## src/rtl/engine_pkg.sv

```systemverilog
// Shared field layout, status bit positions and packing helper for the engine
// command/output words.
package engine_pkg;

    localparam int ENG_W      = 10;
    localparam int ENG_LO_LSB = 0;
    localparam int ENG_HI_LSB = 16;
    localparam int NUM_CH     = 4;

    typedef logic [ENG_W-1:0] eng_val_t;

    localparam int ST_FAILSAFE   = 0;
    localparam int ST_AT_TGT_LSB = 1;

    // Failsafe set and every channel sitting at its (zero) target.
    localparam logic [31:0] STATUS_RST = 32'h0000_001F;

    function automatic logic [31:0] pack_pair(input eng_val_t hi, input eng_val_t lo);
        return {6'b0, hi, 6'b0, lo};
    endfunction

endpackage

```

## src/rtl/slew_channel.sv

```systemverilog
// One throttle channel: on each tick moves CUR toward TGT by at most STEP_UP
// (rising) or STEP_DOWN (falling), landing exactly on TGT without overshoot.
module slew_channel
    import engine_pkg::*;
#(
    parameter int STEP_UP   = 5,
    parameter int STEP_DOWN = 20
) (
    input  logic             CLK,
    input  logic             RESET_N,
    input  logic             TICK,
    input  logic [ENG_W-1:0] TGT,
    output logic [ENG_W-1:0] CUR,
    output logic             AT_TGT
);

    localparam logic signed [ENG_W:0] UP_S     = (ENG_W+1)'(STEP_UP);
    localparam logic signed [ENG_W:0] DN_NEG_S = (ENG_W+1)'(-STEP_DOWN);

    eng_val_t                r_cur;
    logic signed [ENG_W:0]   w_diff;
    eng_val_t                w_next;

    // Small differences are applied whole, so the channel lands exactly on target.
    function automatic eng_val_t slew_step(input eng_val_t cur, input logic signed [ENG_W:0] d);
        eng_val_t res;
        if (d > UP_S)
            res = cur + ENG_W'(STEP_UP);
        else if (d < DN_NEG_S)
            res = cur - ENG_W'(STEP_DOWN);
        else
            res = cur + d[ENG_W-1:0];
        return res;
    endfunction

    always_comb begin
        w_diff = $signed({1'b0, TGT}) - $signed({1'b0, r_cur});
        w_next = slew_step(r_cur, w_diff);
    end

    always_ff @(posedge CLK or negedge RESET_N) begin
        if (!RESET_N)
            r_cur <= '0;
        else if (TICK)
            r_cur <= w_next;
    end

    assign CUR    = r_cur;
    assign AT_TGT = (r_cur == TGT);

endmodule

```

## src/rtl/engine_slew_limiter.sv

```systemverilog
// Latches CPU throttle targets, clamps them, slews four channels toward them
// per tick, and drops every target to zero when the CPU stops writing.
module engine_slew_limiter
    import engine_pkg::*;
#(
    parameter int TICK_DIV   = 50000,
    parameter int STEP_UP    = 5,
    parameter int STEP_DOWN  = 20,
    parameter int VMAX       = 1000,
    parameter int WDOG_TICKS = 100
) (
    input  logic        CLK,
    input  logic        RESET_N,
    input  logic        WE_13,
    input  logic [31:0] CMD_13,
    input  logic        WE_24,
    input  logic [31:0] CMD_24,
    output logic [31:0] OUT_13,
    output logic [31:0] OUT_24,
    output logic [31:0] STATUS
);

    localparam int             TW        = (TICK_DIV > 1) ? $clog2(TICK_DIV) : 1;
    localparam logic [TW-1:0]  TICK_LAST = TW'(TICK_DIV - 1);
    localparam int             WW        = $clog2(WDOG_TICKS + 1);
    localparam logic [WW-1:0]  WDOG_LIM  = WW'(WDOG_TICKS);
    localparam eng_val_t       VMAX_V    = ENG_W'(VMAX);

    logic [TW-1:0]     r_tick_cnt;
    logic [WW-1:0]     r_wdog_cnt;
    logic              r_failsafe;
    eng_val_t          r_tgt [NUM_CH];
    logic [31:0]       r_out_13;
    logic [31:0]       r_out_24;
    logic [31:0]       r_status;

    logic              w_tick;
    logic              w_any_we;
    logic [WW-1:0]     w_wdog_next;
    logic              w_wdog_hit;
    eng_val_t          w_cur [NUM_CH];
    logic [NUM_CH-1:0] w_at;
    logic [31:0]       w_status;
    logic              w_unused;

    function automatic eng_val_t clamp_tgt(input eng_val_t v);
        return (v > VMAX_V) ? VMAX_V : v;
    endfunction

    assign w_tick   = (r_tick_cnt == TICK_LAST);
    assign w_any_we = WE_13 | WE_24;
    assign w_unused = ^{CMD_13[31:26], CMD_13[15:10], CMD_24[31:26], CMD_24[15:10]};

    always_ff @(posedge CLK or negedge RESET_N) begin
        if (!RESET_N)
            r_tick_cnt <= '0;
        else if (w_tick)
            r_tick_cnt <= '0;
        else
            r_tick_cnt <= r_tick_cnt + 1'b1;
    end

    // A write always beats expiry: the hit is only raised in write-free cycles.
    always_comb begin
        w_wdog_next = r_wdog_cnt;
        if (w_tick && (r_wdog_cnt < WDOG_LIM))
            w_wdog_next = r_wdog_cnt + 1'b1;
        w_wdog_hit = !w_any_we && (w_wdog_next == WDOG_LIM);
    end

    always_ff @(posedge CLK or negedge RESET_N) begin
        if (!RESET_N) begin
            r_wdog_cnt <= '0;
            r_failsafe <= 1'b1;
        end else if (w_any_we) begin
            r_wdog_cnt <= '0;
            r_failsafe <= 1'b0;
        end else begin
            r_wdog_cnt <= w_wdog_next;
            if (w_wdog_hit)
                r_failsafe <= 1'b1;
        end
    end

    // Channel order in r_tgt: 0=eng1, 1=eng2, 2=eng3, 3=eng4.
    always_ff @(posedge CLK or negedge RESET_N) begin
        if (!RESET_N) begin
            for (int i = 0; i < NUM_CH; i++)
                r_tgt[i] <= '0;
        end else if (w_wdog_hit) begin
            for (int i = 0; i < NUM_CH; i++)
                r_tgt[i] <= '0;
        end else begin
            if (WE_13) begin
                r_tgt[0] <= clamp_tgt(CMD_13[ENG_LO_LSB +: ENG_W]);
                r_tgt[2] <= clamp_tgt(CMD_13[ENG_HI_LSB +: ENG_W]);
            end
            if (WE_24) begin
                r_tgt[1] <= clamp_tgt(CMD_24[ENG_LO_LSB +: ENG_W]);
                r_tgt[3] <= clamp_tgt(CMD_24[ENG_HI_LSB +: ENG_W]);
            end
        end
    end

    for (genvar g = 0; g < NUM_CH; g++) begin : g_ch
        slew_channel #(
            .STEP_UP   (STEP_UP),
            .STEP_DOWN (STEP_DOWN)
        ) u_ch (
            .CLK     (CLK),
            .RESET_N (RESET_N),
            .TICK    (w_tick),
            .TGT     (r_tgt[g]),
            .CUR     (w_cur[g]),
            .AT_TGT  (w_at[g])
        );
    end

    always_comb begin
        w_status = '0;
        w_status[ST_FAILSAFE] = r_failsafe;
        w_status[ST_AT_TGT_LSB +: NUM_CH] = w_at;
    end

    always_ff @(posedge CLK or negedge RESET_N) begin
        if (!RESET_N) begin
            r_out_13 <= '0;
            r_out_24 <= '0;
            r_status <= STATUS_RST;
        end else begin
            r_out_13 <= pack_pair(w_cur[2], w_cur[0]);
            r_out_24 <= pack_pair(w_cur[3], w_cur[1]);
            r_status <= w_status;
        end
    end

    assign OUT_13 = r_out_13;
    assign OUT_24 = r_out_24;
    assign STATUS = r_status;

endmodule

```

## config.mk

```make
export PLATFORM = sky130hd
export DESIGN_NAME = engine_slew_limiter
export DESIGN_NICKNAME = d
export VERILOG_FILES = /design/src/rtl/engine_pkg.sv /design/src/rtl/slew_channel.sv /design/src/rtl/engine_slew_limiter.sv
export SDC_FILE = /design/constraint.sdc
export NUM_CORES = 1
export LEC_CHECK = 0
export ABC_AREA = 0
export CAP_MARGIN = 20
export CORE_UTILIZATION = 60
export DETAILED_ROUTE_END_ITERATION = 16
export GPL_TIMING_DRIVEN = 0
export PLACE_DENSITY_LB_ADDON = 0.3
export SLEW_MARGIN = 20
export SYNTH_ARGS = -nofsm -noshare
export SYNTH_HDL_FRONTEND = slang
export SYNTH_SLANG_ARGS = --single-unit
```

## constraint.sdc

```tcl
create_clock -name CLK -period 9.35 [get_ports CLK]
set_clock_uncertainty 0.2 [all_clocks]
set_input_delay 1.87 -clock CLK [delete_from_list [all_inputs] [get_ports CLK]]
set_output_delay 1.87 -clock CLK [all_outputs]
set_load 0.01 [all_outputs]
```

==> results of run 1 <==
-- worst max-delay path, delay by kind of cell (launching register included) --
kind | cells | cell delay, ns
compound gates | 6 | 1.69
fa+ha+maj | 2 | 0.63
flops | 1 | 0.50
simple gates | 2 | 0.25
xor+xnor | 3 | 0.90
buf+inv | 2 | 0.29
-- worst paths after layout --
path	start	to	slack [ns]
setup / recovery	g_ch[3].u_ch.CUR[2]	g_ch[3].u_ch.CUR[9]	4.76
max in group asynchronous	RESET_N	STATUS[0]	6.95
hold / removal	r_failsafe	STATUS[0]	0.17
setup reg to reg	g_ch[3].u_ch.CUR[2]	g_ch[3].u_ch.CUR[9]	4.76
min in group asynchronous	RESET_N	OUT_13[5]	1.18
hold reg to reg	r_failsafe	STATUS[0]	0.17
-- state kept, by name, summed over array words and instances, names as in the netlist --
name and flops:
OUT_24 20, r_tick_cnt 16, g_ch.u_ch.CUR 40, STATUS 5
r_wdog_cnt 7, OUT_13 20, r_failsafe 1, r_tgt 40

* * * *

**EXERCISE**
Read through the data and copy every line where "else" shows up.

**RESPONSE AREA**
        else if (d < DN_NEG_S)
        else
        else if (TICK)
        else if (w_tick)
        else
        end else if (w_any_we) begin
        end else begin
        end else if (w_wdog_hit) begin
        end else begin
        end else begin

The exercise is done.